*Data to examine:*
File: config.mk
export PLATFORM = sky130hd
export DESIGN_NAME = bcd_field_counter_flat
export DESIGN_NICKNAME = d
export VERILOG_FILES = /design/src/rtl/clock_pkg.sv /design/src/rtl/bcd_field_counter_if.sv /design/src/rtl/bcd_field_counter_digit_step.sv /design/src/rtl/bcd_field_counter.sv /design/src/flat_wrapper.sv
export SDC_FILE = /design/constraint.sdc
export NUM_CORES = 1
export LEC_CHECK = 0
export CORE_MARGIN = 5
export CORE_UTILIZATION = 25
export CTS_BUF_LIST = sky130_fd_sc_hd__clkbuf_8
export DETAILED_ROUTE_END_ITERATION = 10
export PLACE_DENSITY = 0.48
export SYNTH_ARGS = -nofsm -noshare
export SYNTH_HDL_FRONTEND = slang
export SYNTH_SLANG_ARGS = --single-unit
File: constraint.sdc
create_clock -name clk -period 2 [get_ports clk]
set_input_delay 0.2 -clock clk [delete_from_list [all_inputs] [get_ports clk]]
set_output_delay 0.2 -clock clk [all_outputs]
set_load 0.005 [all_outputs]
File: src/rtl/clock_pkg.sv
// Shared types and constants for the clock field counters.
package clock_pkg;

  typedef logic [3:0] bcd_digit_t;

  localparam bcd_digit_t BCD_DIGIT_MAX = 4'd9;

  // Field maxima as tens/units digit pairs.
  localparam int unsigned SEC_MAX_M  = 5;
  localparam int unsigned SEC_MAX_L  = 9;
  localparam int unsigned MIN_MAX_M  = 5;
  localparam int unsigned MIN_MAX_L  = 9;
  localparam int unsigned HOUR_MAX_M = 2;
  localparam int unsigned HOUR_MAX_L = 3;

  // True when the two-digit value (m,l) does not exceed (max_m,max_l).
  // Digit-wise comparison keeps everything within 4 bits.
  function automatic logic bcd_le(input bcd_digit_t m, input bcd_digit_t l,
                                  input bcd_digit_t max_m, input bcd_digit_t max_l);
    return (m < max_m) || ((m == max_m) && (l <= max_l));
  endfunction

endpackage

File: src/rtl/bcd_field_counter_if.sv
// Control/status bundle of one clock field counter.
interface bcd_field_counter_if;
  import clock_pkg::*;

  logic       tick_in;
  logic       dir;
  logic       load_en;
  bcd_digit_t load_l;
  bcd_digit_t load_m;
  bcd_digit_t l;
  bcd_digit_t m;
  logic       carry_out;
  logic       load_err;

  modport master (
    output tick_in, dir, load_en, load_l, load_m,
    input  l, m, carry_out, load_err
  );

  modport slave (
    input  tick_in, dir, load_en, load_l, load_m,
    output l, m, carry_out, load_err
  );

endinterface

File: src/rtl/bcd_field_counter_digit_step.sv
// One BCD digit stepped up or down by one, wrapping against a limit.
// Up: wraps to 0 after reaching limit. Down: wraps from 0 to limit.
module bcd_digit_step
  import clock_pkg::*;
(
  input  bcd_digit_t digit_i,
  input  bcd_digit_t limit_i,
  input  logic       dir_i,
  output bcd_digit_t next_o,
  output logic       wrap_o
);

  // Next digit value and wrap flag for one step in the requested direction.
  always_comb begin
    next_o = digit_i;
    wrap_o = 1'b0;
    if (!dir_i) begin
      if (digit_i >= limit_i) begin
        next_o = '0;
        wrap_o = 1'b1;
      end else begin
        next_o = digit_i + 4'd1;
      end
    end else begin
      if (digit_i == '0) begin
        next_o = limit_i;
        wrap_o = 1'b1;
      end else begin
        next_o = digit_i - 4'd1;
      end
    end
  end

endmodule

File: src/rtl/bcd_field_counter.sv
// Two-digit BCD counter for one clock field with up/down count,
// validated preload and a registered carry/borrow pulse.
module bcd_field_counter
  import clock_pkg::*;
#(
  parameter int unsigned MAX_M   = SEC_MAX_M,
  parameter int unsigned MAX_L   = SEC_MAX_L,
  parameter int unsigned RESET_M = 0,
  parameter int unsigned RESET_L = 0
) (
  input logic                clk,
  input logic                resett,
  bcd_field_counter_if.slave bus
);

  if (MAX_M > 9) begin : g_bad_max_m
    $error("bcd_field_counter: MAX_M must be 0..9");
  end
  if (MAX_L > 9) begin : g_bad_max_l
    $error("bcd_field_counter: MAX_L must be 0..9");
  end
  if ((RESET_L > 9) || (RESET_M > MAX_M) || ((RESET_M == MAX_M) && (RESET_L > MAX_L)))
  begin : g_bad_reset
    $error("bcd_field_counter: reset value exceeds field maximum");
  end

  localparam bcd_digit_t MAX_M_D   = bcd_digit_t'(MAX_M);
  localparam bcd_digit_t MAX_L_D   = bcd_digit_t'(MAX_L);
  localparam bcd_digit_t RESET_M_D = bcd_digit_t'(RESET_M);
  localparam bcd_digit_t RESET_L_D = bcd_digit_t'(RESET_L);

  bcd_digit_t l_q, l_d;
  bcd_digit_t m_q, m_d;
  logic       carry_q, carry_d;
  logic       err_q, err_d;

  bcd_digit_t l_lim;
  bcd_digit_t l_step, m_step;
  logic       l_wrap, m_wrap;
  logic       load_ok;

  // Units limit: counting up it is the top of the current tens value;
  // counting down it is the value loaded on a borrow, which is MAX_L only
  // when the tens digit itself wraps (from 0 to MAX_M), otherwise 9.
  always_comb begin
    l_lim = BCD_DIGIT_MAX;
    if (!bus.dir) begin
      if (m_q == MAX_M_D) l_lim = MAX_L_D;
    end else begin
      if (m_q == '0) l_lim = MAX_L_D;
    end
  end

  bcd_digit_step u_units (
    .digit_i (l_q),
    .limit_i (l_lim),
    .dir_i   (bus.dir),
    .next_o  (l_step),
    .wrap_o  (l_wrap)
  );

  bcd_digit_step u_tens (
    .digit_i (m_q),
    .limit_i (MAX_M_D),
    .dir_i   (bus.dir),
    .next_o  (m_step),
    .wrap_o  (m_wrap)
  );

  assign load_ok = (bus.load_l <= BCD_DIGIT_MAX) && (bus.load_m <= BCD_DIGIT_MAX) &&
                   bcd_le(bus.load_m, bus.load_l, MAX_M_D, MAX_L_D);

  // Next state: load beats tick; a tick only moves tens on a units wrap,
  // and the field wraps when both digits wrap together.
  always_comb begin
    l_d     = l_q;
    m_d     = m_q;
    carry_d = 1'b0;
    err_d   = 1'b0;
    if (bus.load_en) begin
      if (load_ok) begin
        l_d = bus.load_l;
        m_d = bus.load_m;
      end else begin
        err_d = 1'b1;
      end
    end else if (bus.tick_in) begin
      l_d = l_step;
      if (l_wrap) begin
        m_d     = m_step;
        carry_d = m_wrap;
      end
    end
  end

  // State registers with synchronous reset taking priority over everything.
  always_ff @(posedge clk) begin
    if (resett) begin
      l_q     <= RESET_L_D;
      m_q     <= RESET_M_D;
      carry_q <= 1'b0;
      err_q   <= 1'b0;
    end else begin
      l_q     <= l_d;
      m_q     <= m_d;
      carry_q <= carry_d;
      err_q   <= err_d;
    end
  end

  assign bus.l         = l_q;
  assign bus.m         = m_q;
  assign bus.carry_out = carry_q;
  assign bus.load_err  = err_q;

endmodule

File: src/flat_wrapper.sv
// flat-port wrapper written by rule: the top's interface ports become plain ports
module bcd_field_counter_flat import clock_pkg::*;
#(
  parameter int unsigned MAX_M   = SEC_MAX_M,
  parameter int unsigned MAX_L   = SEC_MAX_L,
  parameter int unsigned RESET_M = 0,
  parameter int unsigned RESET_L = 0
)
  (clk, resett, bus_tick_in, bus_dir, bus_load_en, bus_load_l, bus_load_m, bus_l, bus_m, bus_carry_out, bus_load_err);
  bcd_field_counter_if bus_i ();
  input logic clk;
  input logic resett;
  input wire logic [$bits(bus_i.tick_in)-1:0] bus_tick_in;
  input wire logic [$bits(bus_i.dir)-1:0] bus_dir;
  input wire logic [$bits(bus_i.load_en)-1:0] bus_load_en;
  input wire logic [$bits(bus_i.load_l)-1:0] bus_load_l;
  input wire logic [$bits(bus_i.load_m)-1:0] bus_load_m;
  output wire logic [$bits(bus_i.l)-1:0] bus_l;
  output wire logic [$bits(bus_i.m)-1:0] bus_m;
  output wire logic [$bits(bus_i.carry_out)-1:0] bus_carry_out;
  output wire logic [$bits(bus_i.load_err)-1:0] bus_load_err;
  assign bus_i.tick_in = bus_tick_in;
  assign bus_i.dir = bus_dir;
  assign bus_i.load_en = bus_load_en;
  assign bus_i.load_l = bus_load_l;
  assign bus_i.load_m = bus_load_m;
  assign bus_l = bus_i.l;
  assign bus_m = bus_i.m;
  assign bus_carry_out = bus_i.carry_out;
  assign bus_load_err = bus_i.load_err;
  bcd_field_counter #(.MAX_M(MAX_M), .MAX_L(MAX_L), .RESET_M(RESET_M), .RESET_L(RESET_L)) u_core (.clk(clk), .resett(resett), .bus(bus_i));
endmodule
==> metrics <==
syn_area_per_cell=8.494 um^2; Vias/cell=5.038; ys flop type=dfxtp_1; Synth area leader=dfxtp_1; post-synthesis to final-layout area growth=36.35%; Post-Route WL=2.485 mm; PwrDens=594.4 nW/um^2; site row count=22; drt drc=0; Max VDD drop=0.2301 mV; status=finished, final reports clean; Leak=0.0004717 uW; Async SR Flop Fraction=0%; Fill cells=388; GRT overflow=0; Num CTS Buffers=3; Critical Path Source Type=flop; layout cells sized above 1=16.42%; Slew headroom=54.01%; Antenna diodes=0; Port Buffers=22; Post-synth top cells=10 x dfxtp_1, 9 x inv_1, 8 x ha_1; HPWL after DPL=1.979 mm; Die W=70.86 um; Setup TNS=0 ps; Post-CTS Hold Fix Bufs=0; Multi-input gate area=643.1 um^2; fmax=550.3 MHz; H-tree depth=1; register cell area after layout=200.2 um^2; clock skew=3.127 ps; Resized Gates After CTS=0; sequential share of the synthesized area=21.62%; Clock transition at path regs=50 ps; mean routed wirelength per cell=13.65 um; synth unique cells=43; initial antenna violation count=0; GPL Wtd Cong=0.8792; antenna violation net count after detailed routing=0; crit path max fanout=7; Util after Layout=34.75%; Mapped Nets=130; IO Pins=23; root buffer cell=clkbuf_8; first-pass GRT wire length=4.133 mm; EDFF count, synth=0; Data arrival, critical path=1990 ps; yosys warns=0; TritonCTS Sinks=10; DRT iter0 DRCs=77; Bufs on Longest Clock Path=2; unrepaired setup endpoints after global routing=no; CTS tree=yes; CP Capture Type=flop; setup violators final=0; nets@finish=156; Synth Register Bits=10; Initial Utilization=25.48%; slew at the pin closest to its max-slew limit=686.6 ps; All-Layer GR Usage=10.35%; final critical-path share of the clock period=90.86%; Mapped Cells=109; Core Region=3633 um^2; Req. time, crit path=2170 ps; Max-Cap Viols=0; most numerous cell in the Yosys netlist=dfxtp_1; Skew-Pair Late Insertion Delay=240 ps; final slew viol count=0; Vias=917; vias in the first global route=878; largest net degree at the start of global routing=18; Final min period=1817 ps; Pre-Repair DR Iteration Count=4; die height=70.86 um; Synth Cell Area=925.9 um^2; worst setup path category=flop to flop; worst hold path type=input port to flop; Yosys top cell area share=21.62%; die footprint=5020 um^2; Fin. Hold Viols=0; largest cells by area after synthesis=dfxtp_1 22%, ha_1 11%, a21oi_1 3.8%, inv_1 3.6%, o21ai_0 3.2%; setup bufs post-CTS=0
[registers in the layout, indices dropped and copies added (netlist names)]
name	flops
u_core.bus.load_err	1
u_core.bus.carry_out	1
u_core.bus.m	4
u_core.bus.l	4
[area by class of cell]
| cell class | instances | share of cell area (%) |
|---|---|---|
| well taps | 48 | 4.757 |
| clock buffers | 4 | 4.361 |
| inverters | 9 | 2.676 |
| flip-flops and latches | 10 | 15.86 |
| repair buffers | 27 | 21.41 |
| multi-input cells | 84 | 50.94 |
[cell families after synthesis]
group | count (synthesis) | synth area share [%]
compound gates | 43 | 34.60
simple gates | 33 | 24.05
buf+inv | 15 | 8.917
flops | 10 | 21.62
fa+ha+maj | 8 | 10.81
[power breakdown]
part	leakage, uW	switching, uW	internal, uW
Combinational	0.000361	126	137
Sequential	0.0000821	18.5	215
Clock	0.0000288	81.4	173
[routing by layer]
metal	GRT usage, %	vias up	wire [um]
li1	-	469	-
met1	13.10	428	1155
met2	16.79	18	1215
met3	3.267	2	91
met4	3.132	0	23
met5	0	-	0
[critical path, stage by stage, from the launching register on]
cell and delay (ps):
dfxtp_1 450, inv_1 120, ha_1 290, or4b_2 570, a21oi_1 130, a211oi_1 60, a21oi_1 140
[through the flow]
step | hold WS [ps] | instances | area [um^2] | setup slack [ps] | total power (uW)
finish | 536.1 | 182 | 1262 | 182.7 | 750.4
global route | 579.8 | 182 | 1262 | 44.95 | 804.4
detailed placement | 593.4 | 178 | 1207 | 91.13 | 499.6
global placement | 588.2 | 178 | 1207 | 121.0 | 500.2
floorplan | 350.9 | 109 | 925.9 | 217.4 | 400.8
CTS | 536.3 | 182 | 1262 | 172.1 | 761.3
[path summary, 6_finish.rpt]
kind,from,end,slack [ps],cells after the start
max,u_core.bus.m[0],u_core.bus.m[1],180,6
min,bus_load_m[0],u_core.bus.m[0],540,3
max reg2reg,u_core.bus.m[0],u_core.bus.m[1],180,6
min reg2reg,u_core.bus.l[2],u_core.bus.l[2],610,2
[layout by cell type, fill, tap and decap left out, types with 3 or more instances in the layout]
cell type	netlist	layout
a21oi_1	7	7
a31o_2	3	3
nand2b_1	3	3
ha_1	8	8
a31oi_1	4	4
o21ai_0	6	6
buf_4	2	4
nand2_1	6	6
dfxtp_1	10	10
nand3b_1	3	3
inv_1	9	9
nor2b_1	3	3
nor2_1	5	5
clkdlybuf4s50_1	0	22
a211oi_1	3	3
clkbuf_8	1	4
No activity file was read; power rests on OpenSTA's default activity.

*Problem:*
Beginning with the line above that contains "if (digit_i >= limit_i) begin", copy each line exactly up to and including the line that contains "File: src/rtl/bcd_field_counter.sv", and go no further.

*Worked solution:*
      if (digit_i >= limit_i) begin
        next_o = '0;
        wrap_o = 1'b1;
      end else begin
        next_o = digit_i + 4'd1;
      end
    end else begin
      if (digit_i == '0) begin
        next_o = limit_i;
        wrap_o = 1'b1;
      end else begin
        next_o = digit_i - 4'd1;
      end
    end
  end

endmodule

File: src/rtl/bcd_field_counter.sv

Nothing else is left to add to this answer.